Es una arquitectura mucho más razonable que instalar un gigantesco tema multipropósito con decenas de funciones que nunca utilizaremos.

Mi checklist antes de instalar un tema de WordPress

Antes de elegir definitivamente un tema comprobaría estos puntos:

  • ¿Está actualizado?
  • ¿Tiene buenas valoraciones?
  • ¿Existe documentación?
  • ¿Funciona correctamente en móviles?
  • ¿Su rendimiento es razonable?
  • ¿Es compatible con el editor de bloques?
  • ¿Funciona con los plugins fundamentales del proyecto?
  • ¿Permite las personalizaciones que necesito?
  • ¿Depende excesivamente de plugins propios?
  • ¿Puedo utilizar un tema hijo?
  • ¿Existe una empresa o desarrollador activo detrás?
  • ¿Podría mantener esta web durante varios años con este tema?
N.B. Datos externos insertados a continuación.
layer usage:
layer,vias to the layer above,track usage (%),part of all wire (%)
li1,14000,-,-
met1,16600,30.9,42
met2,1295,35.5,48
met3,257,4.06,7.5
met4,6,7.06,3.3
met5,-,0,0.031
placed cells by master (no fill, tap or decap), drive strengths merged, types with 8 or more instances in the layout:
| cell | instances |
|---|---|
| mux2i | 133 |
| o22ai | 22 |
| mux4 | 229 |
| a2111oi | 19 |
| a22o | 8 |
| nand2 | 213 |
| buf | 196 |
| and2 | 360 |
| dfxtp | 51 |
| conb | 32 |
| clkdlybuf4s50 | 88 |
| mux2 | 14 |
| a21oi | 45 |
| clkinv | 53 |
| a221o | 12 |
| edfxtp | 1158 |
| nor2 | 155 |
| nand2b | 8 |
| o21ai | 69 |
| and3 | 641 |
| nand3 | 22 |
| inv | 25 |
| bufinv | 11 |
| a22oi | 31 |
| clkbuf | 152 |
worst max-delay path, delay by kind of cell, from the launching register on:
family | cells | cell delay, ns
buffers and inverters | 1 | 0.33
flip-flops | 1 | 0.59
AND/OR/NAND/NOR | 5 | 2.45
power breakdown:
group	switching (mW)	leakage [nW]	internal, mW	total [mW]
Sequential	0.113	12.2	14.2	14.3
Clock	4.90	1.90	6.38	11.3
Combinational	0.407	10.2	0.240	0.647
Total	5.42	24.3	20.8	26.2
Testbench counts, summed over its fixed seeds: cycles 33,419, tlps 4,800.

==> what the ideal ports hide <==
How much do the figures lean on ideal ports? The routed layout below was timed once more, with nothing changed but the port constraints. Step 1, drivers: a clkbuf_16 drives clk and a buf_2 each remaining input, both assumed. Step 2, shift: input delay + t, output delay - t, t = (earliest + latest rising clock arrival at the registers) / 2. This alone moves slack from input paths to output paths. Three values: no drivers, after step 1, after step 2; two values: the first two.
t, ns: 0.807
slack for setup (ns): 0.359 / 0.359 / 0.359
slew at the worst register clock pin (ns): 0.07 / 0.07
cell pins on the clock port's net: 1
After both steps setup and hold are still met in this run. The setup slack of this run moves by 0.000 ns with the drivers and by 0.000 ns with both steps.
Background: an optimization exercise with open tools, aiming at small area, a short achievable clock period and few clock cycles per item. Do not read the settings as production practice. Where RTL was checked, it was by simulation tests only, not by an equivalence proof against the original. Power figures rest on the tool's default switching activity, not on a simulated workload.

==> flow/design.v (excerpt) <==
module ppm_pulse_train_decoder_top #(
   parameter int unsigned MAX_CHANNELS  = 8,
   parameter int unsigned CYCLES_PER_US = 80
) (
   input  logic                                 clock,
   input  logic                                 reset,
   input  logic                                 req_valid,
   output logic                                 req_ready,
   input  logic                                 req_edge_rising,
   input  logic [ppmd_pkg::TS_W-1:0]            req_timestamp,
   output logic                                 rsp_valid,
   input  logic                                 rsp_ready,
   output logic [ppmd_pkg::CHAN_W-1:0]          rsp_channel,
   output logic [ppmd_pkg::WIDTH_W-1:0]         rsp_width_us,
   output logic [ppmd_pkg::FRAME_W-1:0]         rsp_frame_number,
   output logic [ppmd_pkg::RESYNC_W-1:0]        rsp_resync_total,
   output logic                                 rsp_last,
   input  logic                                 csr_valid,
   output logic                                 csr_ready,
   input  logic [ppmd_pkg::CSR_INDEX_W-1:0]     csr_index,
   input  logic [ppmd_pkg::CSR_DATA_W-1:0]      csr_wdata
);
export LEC_CHECK = 0
export CAP_MARGIN = 20
export CORE_MARGIN = 2
export CORE_UTILIZATION = 40
export CTS_BUF_LIST = sky130_fd_sc_hd__clkbuf_8
export CTS_CLUSTER_DIAMETER = 60
export CTS_CLUSTER_SIZE = 16
export SETUP_SLACK_MARGIN = 4.0
export SLEW_MARGIN = 20
create_clock -name core_clock -period 8.0 [get_ports {clock}]
standard.sh (not shown) runs the stock make flow with config.mk's settings and CLKGATE_MAP_FILE= SYNTH_SCRIPT=/design/flow/synth_recipe.tcl, a recipe that flattens the netlist after the stock synthesis.
==> flow/flow/run.sh <==
#!/bin/bash
# The standard layout with two changes, both after the standard synthesis:
#  - the combinational cells of the standard synthesis's netlist are mapped
#    again by ABC with a delay-aware script (flow/remap.abc); the flip-flops,
#    their names and cells, are kept as they are (read as black boxes);
#  - plain buf_2 cells as the port buffers instead of delay buffers.
# Logs: make_synth.log and make.log (make), remap.log (yosys), and the ORFS
# step logs under orfs/logs/.
set -euo pipefail
export BUFFER_PORTS_ARGS="-buffer_cell sky130_fd_sc_hd__buf_2"
PLAT=$FLOW_HOME/platforms/sky130hd
LIB=$PLAT/lib/sky130_fd_sc_hd__tt_025C_1v80.lib
RES=orfs/results/sky130hd/ppm_pulse_train_decoder_top/base
LOGS=orfs/logs/sky130hd/ppm_pulse_train_decoder_top/base

bash standard.sh synth > make_synth.log 2>&1

python3 flow/split_lib.py "$LIB" comb.lib seq.lib
DONT_USE=$(grep -o -- "-dont_use [A-Za-z0-9_]*" $LOGS/1_2_yosys.log | sort -u | tr '\n' ' ')
cp $RES/1_2_yosys.v 1_2_yosys_standard.v
cat > remap.ys <<EOS
read_liberty -lib seq.lib
read_liberty -ignore_miss_func comb.lib
read_verilog -noblackbox 1_2_yosys_standard.v
hierarchy -top $FLOW_TOP
flatten
opt_clean
abc -liberty $LIB $DONT_USE -script flow/remap.abc
opt_clean -purge
hilomap -singleton -hicell sky130_fd_sc_hd__conb_1 HI -locell sky130_fd_sc_hd__conb_1 LO
splitnets
opt_clean -purge
insbuf -buf sky130_fd_sc_hd__buf_4 A X
rename -hide w:*.*
check
stat -liberty $LIB
write_verilog -noattr -noexpr -nohex -nodec $RES/1_2_yosys.v
EOS
yosys -s remap.ys > remap.log 2>&1
rm -f $RES/1_synth.odb $RES/1_synth.sdc

bash standard.sh > make.log 2>&1
==> flow/flow/remap.abc <==
strash; dch -f; map -D 2800; topo; buffer; upsize; dnsize
==> flow/flow/split_lib.py <==
#!/usr/bin/env python3
"""Splits a Liberty file in two: the cells without state (comb) and those with
a ff, latch or statetable group (seq)."""
import re
import sys

src, comb_out, seq_out = sys.argv[1:4]
lib = open(src).read()
start = lib.index("cell (")
head = lib[:start]
comb, seq = [], []
i = start
while True:
    j = lib.find("cell (", i)
    if j < 0:
        break
    k = lib.index("{", j)
    depth, p = 1, k + 1
    while depth:
        c = lib[p]
        if c == "{":
            depth += 1
        elif c == "}":
            depth -= 1
        p += 1
    cell = lib[j:p]
    (seq if re.search(r"\n\s*(ff|latch|statetable)\s*\(", cell) else comb).append(cell)
    i = p
open(comb_out, "w").write(head + "\n".join(comb) + "\n}\n")
open(seq_out, "w").write(head + "\n".join(seq) + "\n}\n")
The first run completed without violations.
Source: an optimization exercise on an open RTL-to-GDS flow (aim: small area, a short achievable clock period and few clock cycles per item). Production flows keep margins and buffers that such runs may drop.
Function was checked by simulation only, so behaviour that the tests miss may differ from the original.

the previous run:
## mul_div_unit
module mul_div_unit #(
  parameter int XLEN = 32
) (
  input  logic            CLK,
  input  logic            RESET_N,
  input  logic            start,
  input  logic            flush,
  input  logic [4:0]      ALU_sel,
  input  logic [XLEN-1:0] operand1,
  input  logic [XLEN-1:0] operand2,
  output logic            is_md,
  output logic            busy,
  output logic            done,
  output logic [XLEN-1:0] result
);
clock: 11.0 ns
lec_check: 0
abc_area: 1
cap_margin: 20
core_margin: 2
core_utilization: 40
setup_slack_margin: 5
slew_margin: 20
run.sh (not shown) runs the stock make flow with config.mk's settings and CLKGATE_MAP_FILE= SYNTH_SCRIPT=/design/flow/synth_recipe.tcl, a recipe that flattens the netlist after the stock synthesis.
Testbench counts of the previous run, summed over its fixed seeds: cycles 9,321, ops 2,400.
From an optimization exercise on the open Yosys and OpenROAD flow, aimed at small area; shortcuts taken in it are not production practice. In this exercise RTL edits were held to simulation tests only and were not proved equivalent to the original. The clock cells of runs 7 and 8 come from the design's own scripts or RTL, not from TritonCTS. No driver is modelled on the clock port, so clock power and skew are understated where the tree is cut down; a real chip needs a root buffer or a tree. Power figures rest on the tool's default switching activity, not on a simulated workload.

==> design.v <==
module inputConditioner #(
    parameter int waitTime = 3,
    parameter logic resetLevel = 1'b0
) (
    input  logic clk,
    input  logic arstN,
    input  logic noisy,
    output logic conditioned,
    output logic risingEdge,
    output logic fallingEdge
);
    localparam int cntWidth = (waitTime < 1) ? 1 : $clog2(waitTime + 1);
    logic syncMeta;
    logic syncOut;
    logic [cntWidth-1:0] stableCnt;
    always_ff @(posedge clk or negedge arstN) begin
        if (!arstN) begin
            syncMeta <= resetLevel;
            syncOut  <= resetLevel;
        end else begin
            syncMeta <= noisy;
            syncOut  <= syncMeta;
        end
    end
    logic accepted;
    always_ff @(posedge clk or negedge arstN) begin
        if (!arstN) begin
            conditioned <= resetLevel;
        end else if ((syncOut != conditioned) && (stableCnt == cntWidth'(waitTime))) begin
            conditioned <= syncOut;
        end
    end
    always_ff @(posedge clk) begin
        accepted <= 1'b0;
        if (syncOut == conditioned) begin
            stableCnt <= '0;
        end else if (stableCnt == cntWidth'(waitTime)) begin
            stableCnt <= '0;
            accepted  <= 1'b1;
        end else begin
            stableCnt <= stableCnt + 1'b1;
        end
    end
    assign risingEdge  = accepted && conditioned;
    assign fallingEdge = accepted && !conditioned;
endmodule
This design comes from an exercise in tuning for small area on the open sky130 flow, not from production work. Function was checked by simulation only, so behaviour that the tests miss may differ from the original. The flow treats the clock pin as an ideal source, which a real chip does not have. No activity file was given, so power comes from the tool's default toggle rates.

// cgra_row_top
module cgra_row_top (
    input  logic       clk,
    input  logic       rst,
    input  logic       init_en,
    input  logic       run,
    input  logic [4:0] init_sel,
    input  cgra_types_pkg::cfg_word_t  pe_config,
    input  cgra_types_pkg::row_edge_t  n_in,
    input  cgra_types_pkg::row_edge_t  s_in,
    output cgra_types_pkg::row_edge_t  n_out,
    output cgra_types_pkg::row_edge_t  s_out,
    input  logic       host_we,
    input  cgra_types_pkg::addr_t      host_addr,
    input  cgra_types_pkg::word_t      host_wdata
);
Size in the first run: roughly 330000 µm² of cells after synthesis.
export LEC_CHECK = 0
export CAP_MARGIN = 30
export CELL_PAD_IN_SITES_DETAIL_PLACEMENT = 1
export CELL_PAD_IN_SITES_GLOBAL_PLACEMENT = 1
export CORE_MARGIN = 2
export CORE_UTILIZATION = 46
export PLACE_DENSITY = 0.62
export SLEW_MARGIN = 25
export SYNTH_HIERARCHICAL = 1
export SYNTH_MEMORY_MAX_BITS = 8192
create_clock -name core_clock -period 13.0 [get_ports {clk}]
standard.sh (not shown) runs the stock make flow with config.mk's settings and CLKGATE_MAP_FILE= SYNTH_SCRIPT=/design/flow/synth_recipe.tcl, a recipe that flattens the netlist after the stock synthesis.
==> flow/flow/run.sh <==
#!/bin/bash
# Layout flow: the standard flow (standard.sh), with two changes:
#  - clock tree synthesis without dummy loads, in clusters of clkbuf_16 whose
#    size and diameter are picked per layout: after placement, cts_probe.tcl
#    tries each candidate below on the placed design, and the one with the
#    smallest clock-tree area whose estimated flip-flop clock-pin slew stays
#    under PROBE_MAX_PS is used
#  - port buffers of the smallest buffer cell
# Logs: flow_place.log and flow_rest.log (make's output), cts_probe_*.log
# (one per probe) and cts_probe_summary.log; each ORFS step also keeps its
# own log under orfs/logs/.
set -euo pipefail
export BUFFER_PORTS_ARGS="-buffer_cell sky130_fd_sc_hd__buf_1"
bash standard.sh place > flow_place.log 2>&1

PLATFORM_DIR="$FLOW_HOME/platforms/$FLOW_PLATFORM"
export PROBE_RESULTS="$PWD/orfs/results/$FLOW_PLATFORM/cgra_row_top/base"
export PROBE_TECH_LEF="$PLATFORM_DIR/lef/sky130_fd_sc_hd.tlef"
export PROBE_SC_LEF="$PLATFORM_DIR/lef/sky130_fd_sc_hd_merged.lef"
export PROBE_LIB="$PLATFORM_DIR/lib/sky130_fd_sc_hd__tt_025C_1v80.lib"
export PROBE_PLATFORM_DIR="$PLATFORM_DIR"
PROBE_MAX_PS=115
BASE="-sink_clustering_enable -repair_clock_nets -dont_use_dummy_load -buf_list sky130_fd_sc_hd__clkbuf_16"
BEST=""; BEST_AREA=""; LOW=""; LOW_SLEW=""
for C in 40:80 45:90 35:70 40:70 30:70 30:60 25:50; do
  S=${C%:*}; D=${C#*:}
  ARGS="$BASE -sink_clustering_size $S -sink_clustering_max_diameter $D"
  LOG="cts_probe_${S}_${D}.log"
  PROBE_CTS_ARGS="$ARGS" openroad -threads "$NUM_CORES" -exit flow/cts_probe.tcl > "$LOG" 2>&1 || continue
  LINE=$(grep '^PROBE' "$LOG" || true)
  [[ -n "$LINE" ]] || continue
  AREA=$(echo "$LINE" | awk '{print $3}')
  SLEW=$(echo "$LINE" | awk '{print $5}')
  echo "size $S diameter $D: area $AREA slew_ps $SLEW" >> cts_probe_summary.log
  if [[ -z "$LOW" ]] || awk -v a="$SLEW" -v b="$LOW_SLEW" 'BEGIN { exit !(a < b) }'; then
    LOW="$ARGS"; LOW_SLEW="$SLEW"
  fi
  if awk -v s="$SLEW" -v m="$PROBE_MAX_PS" 'BEGIN { exit !(s <= m) }'; then
    if [[ -z "$BEST" ]] || awk -v a="$AREA" -v b="$BEST_AREA" 'BEGIN { exit !(a < b) }'; then
      BEST="$ARGS"; BEST_AREA="$AREA"
    fi
  fi
done
# none under the limit: the one with the lowest slew; none at all: a tight default
export CTS_ARGS="${BEST:-${LOW:-$BASE -sink_clustering_size 25 -sink_clustering_max_diameter 50}}"
echo "chosen: $CTS_ARGS" >> cts_probe_summary.log
bash standard.sh > flow_rest.log 2>&1
Other scripts of this flow, unchanged in this note and not shown: flow/flow/cts_probe.tcl
The first run produced a clean layout.
==> next run, changes <==
--- a/flow/config.mk
+++ b/flow/config.mk
@@ -10,6 +10,6 @@
 export CELL_PAD_IN_SITES_GLOBAL_PLACEMENT = 1
 export CORE_MARGIN = 2
-export CORE_UTILIZATION = 46
-export PLACE_DENSITY = 0.62
+export CORE_UTILIZATION = 42
+export PLACE_DENSITY = 0.59
 export SLEW_MARGIN = 25
 export SYNTH_HIERARCHICAL = 1
Result: Power fell by 0.54%. Core utilization fell by 4.2 points. Synthesized area does not change. Clock-buffer cell count is unchanged. Worst setup slack gets worse by 0.062 ns. Register-to-register slack got worse by 0.12 ns. First-iteration DRC count came out lower by 3.3%. Synthesized cell count stays the same. Final area goes up by 0.44%. Routed wire length grows by 1.1%. Via count came out lower by 0.33%.
==> next run, changes <==
--- a/flow/config.mk
+++ b/flow/config.mk
@@ -10,6 +10,6 @@
 export CELL_PAD_IN_SITES_GLOBAL_PLACEMENT = 1
 export CORE_MARGIN = 2
-export CORE_UTILIZATION = 42
-export PLACE_DENSITY = 0.59
+export CORE_UTILIZATION = 52
+export PLACE_DENSITY = 0.68
 export SLEW_MARGIN = 25
 export SYNTH_HIERARCHICAL = 1
After rerunning: Worst setup slack gains 0.056 ns; utilization went up by 10 points; count of clock-buffer cells in the layout came out lower by 3; design area drops by 0.92%; synthesized area stays the same.
==> next run, changes <==
--- a/flow/config.mk
+++ b/flow/config.mk
@@ -6,11 +6,11 @@
 export NUM_CORES = 8
 export LEC_CHECK = 0
-export CAP_MARGIN = 30
+export CAP_MARGIN = 20
 export CELL_PAD_IN_SITES_DETAIL_PLACEMENT = 1
 export CELL_PAD_IN_SITES_GLOBAL_PLACEMENT = 1
 export CORE_MARGIN = 2
-export CORE_UTILIZATION = 52
-export PLACE_DENSITY = 0.68
-export SLEW_MARGIN = 25
+export CORE_UTILIZATION = 37
+export PLACE_DENSITY = 0.54
+export SLEW_MARGIN = 20
 export SYNTH_HIERARCHICAL = 1
 export SYNTH_MEMORY_MAX_BITS = 8192
The changed run finished with timing, DRC and antenna clean. Hold slack stays flat. Routed wire length grows by 7.0%. Final cell count grows by 8.8%. Setup slack got worse by 0.20 ns. Count of clock-buffer cells in the layout grows by 51. Maximum frequency shrinks by 1.7%.

---

cgra_row_top, a different RTL version from the one above (not shown whole).
For scale: ~30000 cells after synthesis, ~590 I/O pins.
==> flow/config.mk <==
export PLATFORM = sky130hd
export DESIGN_NAME = cgra_row_top
export DESIGN_NICKNAME = cgra_row_top
export VERILOG_FILES = /design/flow/design.v
export SDC_FILE = /design/flow/constraint.sdc
export NUM_CORES = 8
export LEC_CHECK = 0
export CAP_MARGIN = 20
export CELL_PAD_IN_SITES_DETAIL_PLACEMENT = 1
export CELL_PAD_IN_SITES_GLOBAL_PLACEMENT = 1
export CORE_MARGIN = 2
export CORE_UTILIZATION = 33
export PLACE_DENSITY = 0.5
export SLEW_MARGIN = 20
export SYNTH_HIERARCHICAL = 1
export SYNTH_MEMORY_MAX_BITS = 8192
==> flow/constraint.sdc <==
create_clock -name core_clock -period 13.0 [get_ports {clk}]
set_input_delay 2.6000 -clock core_clock [delete_from_list [all_inputs] [get_ports {clk}]]
set_output_delay 2.6000 -clock core_clock [all_outputs]
set_load 0.01 [all_outputs]
==> flow/flow/run.sh <==
#!/bin/bash
# Layout flow: the standard flow (standard.sh), with three changes:
#  - clock tree synthesis without dummy loads, in clusters of clkbuf_16
#  - port buffers of the smallest buffer cell
#  - non-critical gates downsized after global routing (RECOVER_POWER)
# make's full output goes to flow.log here; each ORFS step also keeps its own
# log under orfs/logs/.
set -euo pipefail
export CTS_ARGS="-sink_clustering_enable -repair_clock_nets -dont_use_dummy_load -buf_list sky130_fd_sc_hd__clkbuf_16 -sink_clustering_size 30 -sink_clustering_max_diameter 60"
export BUFFER_PORTS_ARGS="-buffer_cell sky130_fd_sc_hd__buf_1"
export RECOVER_POWER=100
bash standard.sh > flow.log 2>&1
The baseline finished but fails on capacitance limit, slew limit.
Rerun with:
==> flow/run.sh (new file) <==
#!/bin/bash
# synth_recipe.tcl (not shown) runs the flow's synth.tcl, then flattens the netlist and writes it again
# the make line also repeats each setting of config.mk as NAME=value (left out here)
make -C /OpenROAD-flow-scripts/flow DESIGN_CONFIG=/design/flow/config.mk WORK_HOME=/design/flow/orfs CLKGATE_MAP_FILE= SYNTH_SCRIPT=/design/flow/synth_recipe.tcl finish
--- a/flow/config.mk
+++ b/flow/config.mk
@@ -7,9 +7,10 @@
 export LEC_CHECK = 0
 export CAP_MARGIN = 20
-export CELL_PAD_IN_SITES_DETAIL_PLACEMENT = 1
-export CELL_PAD_IN_SITES_GLOBAL_PLACEMENT = 1
 export CORE_MARGIN = 2
-export CORE_UTILIZATION = 33
-export PLACE_DENSITY = 0.5
+export CORE_UTILIZATION = 40
+export CTS_BUF_LIST = sky130_fd_sc_hd__clkbuf_16
+export CTS_CLUSTER_DIAMETER = 60
+export CTS_CLUSTER_SIZE = 30
+export PLACE_DENSITY = 0.46
 export SLEW_MARGIN = 20
 export SYNTH_HIERARCHICAL = 1
removed: flow/flow/run.sh
removed: flow/standard.sh
What happened:
- With this change the flow completed with no timing, DRC or antenna violations
- routed wire length fell by 5.6%
- synthesized cell count is unchanged
- power rose by 2.1%

==> re-timing with driven ports <==
No port has a modelled driver above. Below, the same layouts with a new extraction and two added sets of constraints. Step 1: set_driving_cell puts a clkbuf_16 on clk and a buf_2 on each other input, an assumption about the parent block. Step 2, shift: input delay + t, output delay - t, t = (earliest + latest rising clock arrival at the registers) / 2. This alone moves slack from input paths to output paths. a / b / c = ideal ports / drivers / drivers and shift; a / b = the first two.
run | t, ns | setup slack, ns | slew at the worst register clock pin (ns)
the first run of note 1 | 1.288 | 2.013 / 2.157 / 0.870 | 0.12 / 0.12
the second run of note 1 | 1.296 | 1.951 / 2.087 / 0.791 | 0.12 / 0.12
the third run of note 1 | 1.261 | 2.007 / 2.126 / 0.864 | 0.11 / 0.11
the fourth run of note 1 | 1.232 | 1.812 / 1.918 / 0.686 | 0.12 / 0.12
the first run of note 2 | 1.304 | 0.256 / 0.256 / -0.512 | 0.10 / 0.10
the second run of note 2 | 1.301 | 2.125 / 2.230 / 0.928 | 0.11 / 0.11
The setup slack of the second run of note 2, which loses most, moves by +0.105 ns with the drivers and by -1.197 ns with both steps.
Si la respuesta es positiva en la mayoría de estos puntos, probablemente tengamos una buena base.

El mejor tema es el que menos problemas te dará mañana

Cuando empezamos una web es muy fácil dejarnos llevar por el aspecto visual.

Pero una página profesional no se construye únicamente pensando en cómo se verá hoy.

También debemos pensar en cómo podremos mantenerla dentro de dos, tres o cinco años.

Un buen tema de WordPress debería proporcionar una base sólida, rápida, adaptable y suficientemente flexible para permitir que el proyecto evolucione.

Por eso, antes de instalar aquel tema cuya demo te ha parecido espectacular, dedica unos minutos a investigar.

Comprueba quién lo desarrolla, cuándo fue actualizado, cómo funciona en móviles, cuánto depende de otras herramientas y si realmente necesitas todo lo que incorpora.

La pregunta definitiva que me haría antes de pulsar el botón de instalar sería:

¿Estoy eligiendo este tema porque es una buena base para mi proyecto o simplemente porque me ha gustado su demo?

Responder correctamente a esa pregunta puede ahorrarnos muchas horas de trabajo en el futuro.

Referencias y recursos recomendados

Para ampliar información sobre WordPress, temas, rendimiento y buenas prácticas puedes consultar la documentación oficial de WordPress.org, la documentación para desarrolladores de WordPress, Google PageSpeed Insights, la documentación de WooCommerce y los recursos sobre Core Web Vitals de Google.